Para empezar debemos entender que existen tres hormonas que son las que afectan el cómo se siente y se ve nuestra piel.

 

  • Los estrógenos. Considerados como hormonas femeninas debido a su abundancia en las mujeres ayudan a que nuestra piel tenga una apariencia más joven al aumentar su grosor, elasticidad, hidratación y regeneración celular.
  • Los andrógenos. Estas hormonas asociadas comúnmente con los hombres (ya que incluyen a la testosterona) también suelen presentarse en las mujeres. La testosterona aumenta la producción de aceite de las glándulas sebáceas en los poros. Por lo tanto, una mayor testosterona puede conducir a una piel más grasa y brotes.
  • La progesterona es el intermediario de las hormonas y ayuda a regular a las otras dos hormonas (estrógenos y andrógenos). La progesterona ayuda a la piel de diferentes formas: mantiene los otros niveles hormonales bajo control y crea un efecto calmante en el cerebro, reduciendo el cortisol y otras hormonas del estrés, promoviendo un hábito de sueño saludable, lo que todos sabemos que es importante para una piel sana.

 

La edad y las hormonas

 

Desde que nacemos hasta que llegamos a una edad avanzada, las hormonas pueden cambiar drásticamente. Es por esto que aquí les dejamos ejemplos de cómo nuestras hormonas se ven afectadas en las diferentes etapas de nuestra vida.

 

1. Pubertad

 

Esta es la fase en la que el cuerpo cuerpo comienza a acumular hormonas.
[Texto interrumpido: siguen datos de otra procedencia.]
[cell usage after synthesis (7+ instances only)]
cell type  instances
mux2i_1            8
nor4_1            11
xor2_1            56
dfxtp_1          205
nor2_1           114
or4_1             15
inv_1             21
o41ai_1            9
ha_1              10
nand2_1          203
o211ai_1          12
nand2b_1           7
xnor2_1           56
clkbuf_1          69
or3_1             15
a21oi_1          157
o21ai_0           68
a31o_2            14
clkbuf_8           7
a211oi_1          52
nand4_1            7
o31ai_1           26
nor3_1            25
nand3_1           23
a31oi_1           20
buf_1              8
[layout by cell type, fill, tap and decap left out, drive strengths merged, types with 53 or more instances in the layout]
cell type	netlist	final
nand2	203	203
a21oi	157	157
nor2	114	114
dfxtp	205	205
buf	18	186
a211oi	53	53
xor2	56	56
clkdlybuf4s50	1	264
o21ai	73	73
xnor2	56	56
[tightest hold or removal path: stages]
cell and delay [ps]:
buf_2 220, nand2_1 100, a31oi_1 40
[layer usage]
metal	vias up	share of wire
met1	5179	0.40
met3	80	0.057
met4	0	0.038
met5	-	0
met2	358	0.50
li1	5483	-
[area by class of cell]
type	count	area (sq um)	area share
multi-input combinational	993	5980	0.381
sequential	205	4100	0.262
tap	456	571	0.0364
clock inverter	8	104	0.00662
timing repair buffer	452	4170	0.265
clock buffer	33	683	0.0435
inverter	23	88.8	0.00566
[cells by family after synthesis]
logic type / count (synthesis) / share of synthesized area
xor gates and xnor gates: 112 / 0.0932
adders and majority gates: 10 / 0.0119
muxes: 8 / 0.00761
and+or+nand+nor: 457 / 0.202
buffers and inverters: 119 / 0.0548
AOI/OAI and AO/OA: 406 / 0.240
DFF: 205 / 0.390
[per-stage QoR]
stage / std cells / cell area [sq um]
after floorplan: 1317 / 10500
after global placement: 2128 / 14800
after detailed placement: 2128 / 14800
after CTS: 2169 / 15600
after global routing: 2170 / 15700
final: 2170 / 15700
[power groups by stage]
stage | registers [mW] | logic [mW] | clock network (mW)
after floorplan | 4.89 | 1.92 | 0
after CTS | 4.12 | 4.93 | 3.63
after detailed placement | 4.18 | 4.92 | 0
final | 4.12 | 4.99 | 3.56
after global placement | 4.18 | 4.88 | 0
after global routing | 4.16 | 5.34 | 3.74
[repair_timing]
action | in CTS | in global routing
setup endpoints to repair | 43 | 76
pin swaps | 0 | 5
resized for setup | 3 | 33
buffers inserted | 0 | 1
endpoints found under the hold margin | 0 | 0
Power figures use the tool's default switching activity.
## src/rtl/fdiv_if.sv

```systemverilog
// Start/done handshake and operand/result bus of the fdiv sequential divider.
interface fdiv_if;
    logic        start;
    logic [31:0] a;
    logic [31:0] b;
    logic [31:0] s;
    logic        busy;
    logic        done;

    modport master (output start, a, b, input s, busy, done);
    modport slave  (input start, a, b, output s, busy, done);
endinterface

```

## src/rtl/fdiv.sv

```systemverilog
// Sequential binary32 divider: radix-2 restoring mantissa divide, one quotient bit per cycle.
// Optional macro FDIV_ZERO_EN turns a zero-exponent divisor into a 1-cycle signed-infinity result.
module fdiv (
    input  logic   clk,
    input  logic   rst,
    fdiv_if.slave  bus
);
    localparam logic [1:0] S_IDLE = 2'd0;
    localparam logic [1:0] S_DIV  = 2'd1;
    localparam logic [1:0] S_NORM = 2'd2;

    logic [1:0]  r_state;
    logic        r_sign;
    logic [9:0]  r_exp;
    logic [23:0] r_mb;
    logic [25:0] r_rem;
    logic [25:0] r_q;
    logic [4:0]  r_cnt;
    logic        r_zero;
    logic [31:0] r_s;
    logic        r_busy;
    logic        r_done;

    logic [9:0]  w_start_exp;
    logic [26:0] w_trial;
    logic [22:0] w_mant_pre;
    logic        w_rnd;
    logic [9:0]  w_exp_norm;
    logic [23:0] w_mant_sum;
    logic [22:0] w_mant;
    logic [9:0]  w_exp_rnd;

    assign w_start_exp = {2'b00, bus.a[30:23]} - {2'b00, bus.b[30:23]} + 10'd127;
    // Bit 26 of the widened difference is the borrow: set means rem < mb.
    assign w_trial     = {1'b0, r_rem} - {3'b000, r_mb};

    always_comb begin
        // NOTE: every combinational output gets a default first so no latch can be inferred.
        w_mant_pre = r_q[23:1];
        w_rnd      = r_q[0];
        w_exp_norm = r_exp - 10'd1;
        if (r_q[25]) begin
            w_mant_pre = r_q[24:2];
            w_rnd      = r_q[1];
            w_exp_norm = r_exp;
        end
        // A rounding carry leaves the low 23 sum bits at zero and bumps the exponent.
        w_mant_sum = {1'b0, w_mant_pre} + {23'd0, w_rnd};
        w_mant     = w_mant_sum[22:0];
        w_exp_rnd  = w_mant_sum[23] ? (w_exp_norm + 10'd1) : w_exp_norm;
    end

    // NOTE: sequential state is written with non-blocking assignments only.
    always_ff @(posedge clk or posedge rst) begin
        if (rst) begin
            r_state <= S_IDLE;
            r_sign  <= 1'b0;
            r_exp   <= '0;
            r_mb    <= '0;
            r_rem   <= '0;
            r_q     <= '0;
            r_cnt   <= '0;
            r_zero  <= 1'b0;
            r_s     <= '0;
            r_busy  <= 1'b0;
            r_done  <= 1'b0;
        end else begin
            r_done <= 1'b0;
            case (r_state)
                S_IDLE: begin
                    if (bus.start) begin
                        r_sign <= bus.a[31] ^ bus.b[31];
                        r_exp  <= w_start_exp;
                        r_mb   <= {1'b1, bus.b[22:0]};
                        r_rem  <= {2'b01, bus.a[22:0], 1'b0} >> 1;
                        r_q    <= '0;
                        r_cnt  <= '0;
                        r_busy <= 1'b1;
`ifdef FDIV_ZERO_EN
                        r_zero  <= (bus.b[30:23] == 8'd0);
                        r_state <= (bus.b[30:23] == 8'd0) ? S_NORM : S_DIV;
`else
                        r_zero  <= 1'b0;
                        r_state <= S_DIV;
`endif
                    end
                end
                S_DIV: begin
                    if (!w_trial[26]) begin
                        r_rem <= {w_trial[24:0], 1'b0};
                        r_q   <= {r_q[24:0], 1'b1};
                    end else begin
                        r_rem <= {r_rem[24:0], 1'b0};
                        r_q   <= {r_q[24:0], 1'b0};
                    end
                    r_cnt <= r_cnt + 5'd1;
                    if (r_cnt == 5'd25) begin
                        r_state <= S_NORM;
                    end
                end
                S_NORM: begin
                    r_s     <= r_zero ? {r_sign, 8'hFF, 23'd0}
                                      : {r_sign, w_exp_rnd[7:0], w_mant};
                    r_done  <= 1'b1;
                    r_busy  <= 1'b0;
                    r_state <= S_IDLE;
                end
                default: r_state <= S_IDLE;
            endcase
        end
    end

    assign bus.s    = r_s;
    assign bus.busy = r_busy;
    assign bus.done = r_done;
endmodule

```

## src/flat_wrapper.sv

```systemverilog
// flat-port wrapper written by rule: the top's interface ports become plain ports
module fdiv_flat 
  (clk, rst, bus_start, bus_a, bus_b, bus_s, bus_busy, bus_done);
  fdiv_if bus_i ();
  input  logic clk;
  input  logic rst;
  input wire logic [$bits(bus_i.start)-1:0] bus_start;
  input wire logic [$bits(bus_i.a)-1:0] bus_a;
  input wire logic [$bits(bus_i.b)-1:0] bus_b;
  output wire logic [$bits(bus_i.s)-1:0] bus_s;
  output wire logic [$bits(bus_i.busy)-1:0] bus_busy;
  output wire logic [$bits(bus_i.done)-1:0] bus_done;
  assign bus_i.start = bus_start;
  assign bus_i.a = bus_a;
  assign bus_i.b = bus_b;
  assign bus_s = bus_i.s;
  assign bus_busy = bus_i.busy;
  assign bus_done = bus_i.done;
  fdiv u_core (.clk(clk), .rst(rst), .bus(bus_i));
endmodule
```

## config.mk

```make
export PLATFORM = sky130hd
export DESIGN_NAME = fdiv_flat
export DESIGN_NICKNAME = d
export VERILOG_FILES = /design/src/rtl/fdiv_if.sv /design/src/rtl/fdiv.sv /design/src/flat_wrapper.sv
export SDC_FILE = /design/constraint.sdc
export NUM_CORES = 1
export LEC_CHECK = 0
export ABC_AREA = 0
export BUFFER_PORTS_ARGS = -buffer_cell sky130_fd_sc_hd__buf_2
export CORE_UTILIZATION = 25
export CTS_CLUSTER_SIZE = 16
export DETAILED_ROUTE_END_ITERATION = 10
export SYNTH_ARGS = -nofsm -noshare
export SYNTH_HDL_FRONTEND = slang
export SYNTH_SLANG_ARGS = --single-unit
export TNS_END_PERCENT = 20
```

## constraint.sdc

```tcl
create_clock -name clk -period 5.9 [get_ports clk]
set_input_delay 0.295 -clock clk [delete_from_list [all_inputs] [get_ports clk]]
set_output_delay 0.295 -clock clk [all_outputs]
set_load 0.05 [all_outputs]
```

==> summary.md <==
* **number of cells traversed by the worst register-to-register path** 13
* **clock latency at the later pin of the worst-skew pair** 430 ps
* **Final Hold Violating Endpoints** 0
* **number of CTS-inserted buffers** 17
* **share of the core filled with cells** 30.34%
* **syn nets** 991
* **signal arrival time at the worst endpoint** 3930 ps
* **total placed cells including tap cells** 1328
* **depth of the CTS H-tree** 4
* **count of clock tree sinks** 126
* **classification of the worst-slack hold path** in2async
* **largest net degree at the start of global routing** 70
* **total placed instance area** 0.008695 mm^2
* **post-route minimum period** 3593 ps
* **worst reg2reg startpoint** u_core.r_rem[0]$_DFFE_PP0P_
* **fraction of power consumed by the clock network** 19.7%
* **die width** 179.4 um
* **#FFs+latches synth** 126
* **unrepaired setup endpoints after global routing** no
* **number of warnings reported in the yosys synthesis log** 0
* **number of buffers inserted to repair setup after CTS** 0
* **post-route setup TNS** 0 ps
* **HPWL Detailed** 13610 um
* **Critical Path Source** u_core.r_rem[0]$_DFFE_PP0P_
* **final routed DRC violation total** 0
* **Cell Count, Final, Fillers Out** 1360
* **average wire per cell in the routed design** 14.19 um
* **Synth Cell Area** 0.007869 mm^2
* **Setup WS pre-CTS** 2319 ps
* **clock transition at the registers of the reported paths** 60 ps
* **synth cell count leaders** sky130_fd_sc_hd__nand2_1 (132), sky130_fd_sc_hd__dfrtp_1 (126), sky130_fd_sc_hd__o21ai_0 (85)
* **f_max** 278.4 MHz
* **post-route total power** 5.818 mW
* **static leakage** 4.165 nW
* **CTS tree** done
* **Avg Inst Size Synth** 8.952 um^2
* **path type of the worst setup path** reg2reg
* **combinational group share of total power** 53.1%
* **number of buffers inserted by port buffering** 100
* **Antenna Cells** 0
* **share of power burned in registers** 27.2%
* **max cap viols** 0
* **number of nets with antenna violations after detailed routing** 0
* **leading post-synthesis cells by cell area** sky130_fd_sc_hd__dfrtp_1 (40%), sky130_fd_sc_hd__ha_1 (6.8%), sky130_fd_sc_hd__nand2_1 (6.3%)
* **post-synthesis sequential area ratio** 40.07%
* **count of boundary I/O pins** 101
* **max-slew violation count** 0
* **most instantiated library cell after synthesis** sky130_fd_sc_hd__nand2_1
* **Async S/R FF share, synth** 100.0%
* **number of global-route vias before repair** 6320
* **initial standard-cell utilization of the core** 25.59%
* **area of the die** 0.03219 mm^2
* **Layout Cell Area excl Fill** 0.009330 mm^2
* **Netlist cell types** 71
* **required time at the endpoint of the critical path** 6240 ps
* **wire length of the first global-routing pass** 32360 um
* **Post-synth EDFFs** 0
* **result of the run** completed
* **antenna violations before repair** 0
* **DR vias/cell** 4.771
* **ratio of cells with drive above 1 in the final layout** 17.32%
* **vias after detailed routing** 6488
* **core footprint** 0.03075 mm^2
* **clock root buffer** sky130_fd_sc_hd__clkbuf_16
* **final RePlAce weighted congestion** 0.8473
* **P_int** 3.263 mW
* **number of instances in the synthesized netlist** 879
* **most used flip-flop cell after synthesis** sky130_fd_sc_hd__dfrtp_1
* **row count** 64
* **die height** 179.4 um
* **synthesis-to-finish area growth** 18.57%
* **register-to-register path setup slack** 2310 ps
* **cell taking the most area after synthesis** sky130_fd_sc_hd__dfrtp_1
* **power dissipated by switching net loads** 2.554 mW
* **IR Drop Worst-Case VDD** 0.0002953 V
* **first-pass iteration count of the detailed router** 7
* **type of element launching the critical path** register
* **overall track demand over capacity in global routing** 12.49%
* **biggest fanout along the worst timing path** 29
* **detailed-route wire length** 19300 um
* **switching part of the total power** 43.91%
* **kind of end point of the critical path** register
* **Max transition margin** 25.02%
* **endpoint of the most critical register-to-register path** u_core.r_rem[8]$_DFFE_PP0P_
* **maximum root-to-sink buffer count** 2
* **setup violation total in the final timing report** 0
* **top cell type's share of synthesized area** 40.07%
* **Final Hold Slack** 45.73 ps
* **slew of the pin with the lowest slew margin** 1122 ps
* **Worst Clk Skew** 9.699 ps
* **nets** 1063
* **number of buffers inserted by hold repair at cts** 0
* **overflow left after global routing** 0
* **DRC marker count from the first detailed-route iteration** 402
* **Cell Pwr Density** 623.5 mW/mm^2
* **post-route fraction of the period consumed by the critical path** 60.89%
* **count of cells resized by post-cts repair** 0
* **smallest setup slack after layout** 2307 ps
-- registers in the layout, indices dropped and copies added (netlist names), 2 cells and up --
register,flops
u_core.r_exp,8
u_core.bus.s,32
u_core.r_q,26
u_core.r_state,2
u_core.r_cnt,5
u_core.r_rem,26
u_core.r_mb,24
-- worst max path at each step --
| stage | endpoint | slack [ps] | cells after the start |
|---|---|---|---|
| after floorplan | u_core.bus.busy$_DFFE_PP0P_ | 2250 | 1 |
| after global placement | u_core.r_rem[8]$_DFFE_PP0P_ | 2410 | 13 |
| after detailed placement | u_core.r_rem[8]$_DFFE_PP0P_ | 2320 | 13 |
| after CTS | u_core.r_rem[8]$_DFFE_PP0P_ | 2270 | 13 |
| after global routing | u_core.r_rem[6]$_DFFE_PP0P_ | 1990 | 13 |
| final | u_core.r_rem[8]$_DFFE_PP0P_ | 2310 | 13 |
-- area by class of cell --
type,count,area [um^2]
Clock buffer,23,478.0
Clock inverter,9,157.7
Fill cell,3308,21420
Inverter,47,178.9
Multi-Input combinational cell,653,4322
Sequential cell,126,3153
Tap cell,396,495.5
Timing Repair Buffer,106,545.5
-- power groups by stage --
stage	Clock, mW	Sequential [mW]	Combinational (mW)
floorplan	0	1.68	2.34
global placement	0	1.59	3.02
detailed placement	0	1.59	3.08
CTS	1.17	1.58	3.10
global route	1.21	1.64	3.47
finish	1.15	1.58	3.09
-- metal layers --
metal,vias up,share of wire [%],track usage (%)
met5,-,0,0
met4,0,0.90,3.586
met3,15,5.1,3.039
met2,170,46,19.98
met1,3062,48,16.70
li1,3241,-,-
-- logic make-up (layout without fill, tap and decap cells) --
family | count (synthesis) | in the layout | share of synthesized area, %
mux | 21 | 21 | 2.862
simple gates | 272 | 272 | 17.03
fa+ha+maj | 45 | 45 | 7.346
compound gates | 250 | 250 | 20.18
buf+inv | 100 | 185 | 5.279
xor+xnor | 65 | 65 | 7.235
flops | 126 | 126 | 40.07
-- placed cells by master (no fill, tap or decap), drive strengths merged, types with 26 or more instances in the layout --
cell   synthesis  final
nand2        134    134
dfrtp        126    126
buf           15    106
o21ai         88     88
a21oi         52     52
inv           47     47
ha            43     43
xnor2         42     42
nor2          30     30
nand3         27     27
a22o          26     26
-- worst max-delay path, cell delays in order (launching register included) --
cell	delay, ps
sky130_fd_sc_hd__dfrtp_1	370
sky130_fd_sc_hd__inv_1	70
sky130_fd_sc_hd__ha_1	140
sky130_fd_sc_hd__inv_1	60
sky130_fd_sc_hd__fa_1	420
sky130_fd_sc_hd__a211o_1	320
sky130_fd_sc_hd__nand4_1	80
sky130_fd_sc_hd__nand2_1	90
sky130_fd_sc_hd__o211ai_2	250
sky130_fd_sc_hd__a211oi_2	140
sky130_fd_sc_hd__o21bai_2	300
sky130_fd_sc_hd__and2_1	880
sky130_fd_sc_hd__nor3_1	120
sky130_fd_sc_hd__o31ai_1	260
No activity file was read; power rests on OpenSTA's default activity.
==> config.mk <==
export PLATFORM = sky130hd
export DESIGN_NAME = imem_fetch_ctrl
export DESIGN_NICKNAME = d
export VERILOG_FILES = /design/src/rtl/imem_fetch_ctrl.sv
export SDC_FILE = /design/constraint.sdc
export NUM_CORES = 1
export LEC_CHECK = 0
export ABC_AREA = 1
export CORE_MARGIN = 2
export CORE_UTILIZATION = 50
export CTS_CLUSTER_SIZE = 8
export DETAILED_ROUTE_END_ITERATION = 8
export GPL_TIMING_DRIVEN = 0
export PLACE_DENSITY = 0.9
export SLEW_MARGIN = 20
export SYNTH_ARGS = -nofsm -noshare
export SYNTH_HDL_FRONTEND = slang
export SYNTH_SLANG_ARGS = --single-unit
==> constraint.sdc <==
create_clock -name clk -period 3.1 [get_ports clk]
set_input_delay 0.31 -clock clk [delete_from_list [all_inputs] [get_ports clk]]
set_output_delay 0.31 -clock clk [all_outputs]
set_load 0.01 [all_outputs]
==> src/rtl/imem_fetch_ctrl.sv <==
// Fetch sequencer between the PC / Fetch-Decode registers and a variable-latency
// instruction memory with a req/ack handshake. Turns memory wait cycles into fetch
// stalls and Decode bubbles, merges them with hazard-unit requests, discards
// wrong-path returns after an Execute redirect and counts memory stall cycles.
module imem_fetch_ctrl #(
    parameter int               WIDTH = 32,
    parameter logic [WIDTH-1:0] NOP   = 32'h00000013
) (
    input  logic             clk,
    input  logic             reset,
    input  logic [WIDTH-1:0] PCF,
    input  logic             PCSrcE,
    input  logic             HazStallF,
    input  logic             HazStallD,
    input  logic             HazFlushD,
    output logic             imem_req,
    output logic [WIDTH-1:0] imem_addr,
    input  logic             imem_ack,
    input  logic [WIDTH-1:0] imem_rdata,
    output logic [WIDTH-1:0] InstrF,
    output logic             StallF,
    output logic             StallD,
    output logic             FlushD,
    output logic [31:0]      stall_cnt
);

    typedef enum logic [1:0] {
        IDLE = 2'd0,
        REQ  = 2'd1,
        HOLD = 2'd2,
        DROP = 2'd3
    } state_t;

    state_t           state_q, state_d;
    logic [WIDTH-1:0] addr_q, addr_d;
    logic [WIDTH-1:0] ibuf_q, ibuf_d;
    logic [31:0]      stall_cnt_q, stall_cnt_d;
    logic             cnt_inc;

    function automatic logic [31:0] sat_inc(input logic [31:0] v);
        return (v == 32'hFFFF_FFFF) ? v : v + 32'd1;
    endfunction

    // State, outstanding address, buffered instruction and stall counter
    always_ff @(posedge clk or negedge reset) begin
        if (!reset) begin
            state_q     <= IDLE;
            addr_q      <= '0;
            ibuf_q      <= NOP;
            stall_cnt_q <= '0;
        end else begin
            state_q     <= state_d;
            addr_q      <= addr_d;
            ibuf_q      <= ibuf_d;
            stall_cnt_q <= stall_cnt_d;
        end
    end

    // Mealy next-state and output decode; defaults are the "no valid fetch" values
    always_comb begin
        state_d   = state_q;
        addr_d    = addr_q;
        ibuf_d    = ibuf_q;
        cnt_inc   = 1'b0;
        imem_req  = 1'b0;
        imem_addr = addr_q;
        InstrF    = NOP;
        StallF    = 1'b1;
        StallD    = 1'b0;
        FlushD    = 1'b1;

        case (state_q)
            IDLE: begin
                state_d = REQ;
            end
            REQ: begin
                imem_req  = 1'b1;
                imem_addr = PCF;
                addr_d    = PCF;
                if (imem_ack) begin
                    if (PCSrcE) begin
                        // Wrong-path data: let the PC take the target, bubble Decode
                        StallF = 1'b0;
                    end else begin
                        InstrF = imem_rdata;
                        StallF = HazStallF;
                        StallD = HazStallD;
                        FlushD = HazFlushD;
                        if (HazStallF) begin
                            ibuf_d  = imem_rdata;
                            state_d = HOLD;
                        end
                    end
                end else begin
                    cnt_inc = 1'b1;
                    if (PCSrcE) begin
                        // Request stays on the bus (PCF moves), so remember to drop it
                        StallF  = 1'b0;
                        state_d = DROP;
                    end else if (HazStallD) begin
                        StallD = 1'b1;
                        FlushD = HazFlushD;
                    end
                end
            end
            HOLD: begin
                if (PCSrcE) begin
                    StallF  = 1'b0;
                    state_d = REQ;
                end else begin
                    InstrF = ibuf_q;
                    StallF = HazStallF;
                    StallD = HazStallD;
                    FlushD = HazFlushD;
                    if (!HazStallF) begin
                        state_d = REQ;
                    end
                end
            end
            DROP: begin
                // Keep the abandoned request stable until memory completes it
                imem_req = 1'b1;
                cnt_inc  = 1'b1;
                if (imem_ack) begin
                    state_d = REQ;
                end
            end
            default: begin
                state_d = IDLE;
            end
        endcase

        stall_cnt_d = cnt_inc ? sat_inc(stall_cnt_q) : stall_cnt_q;
    end

    assign stall_cnt = stall_cnt_q;

endmodule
A medida que las hormonas intentan equilibrarse, la piel va presentando diferentes síntomas. Un exceso de estrógenos o testosterona puede provocar piel grasa y acné, mientras que la falta de ambos puede generar resequedad y despigmentación.

 

 

2. Menstruación

 

A lo largo de esta fase, las hormonas continúan buscando un equilibrio. Una lista interminable de factores puede ayudar o dificultar este proceso. Nuestra alimentación, el estilo de vida y el nivel de estrés que tengamos, son algunos factores que sin duda afectarán los niveles hormonales de nuestro cuerpo. Analizar estos factores nos puede dar una idea del por qué de tenemos acné o piel grasa o seca.

 

 

3. Embarazo y posparto

 

Si hablamos de fluctuación de hormonas este es el mejor caso. El melasma, hiperpigmentación que produce parches marrones en la cara, es una afección muy común durante y después del embarazo debido a las hormonas fluctuantes. Pueden surgir otras afecciones durante o después del embarazo, que incluyen: piel escamosa y acné quístico.

 

 

4. Perimenopausia y menopausia

 

La perimenopausia es el período de tiempo que conduce a "el cambio". Si todo transcurre sin problemas, las hormonas comenzarán un proceso de transición gradual. A medida que la menstruación disminuye, también disminuyen los niveles de estrógeno y progesterona. Por lo tanto, a medida que estas hormonas disminuyen, la piel comenzará naturalmente su proceso de envejecimiento. El adelgazamiento de la piel, las líneas de expresión, las arrugas, la opacidad y la resequedad son algunos resultados que conlleva la disminución del estrógeno y la progesterona.

 

 

Si crees que las hormonas son la causa principal de los problemas persistentes en tu piel, entonces es necesario que consultes con un especialista en hormonas (endocrinologo) para que te guíe de la mejor manera.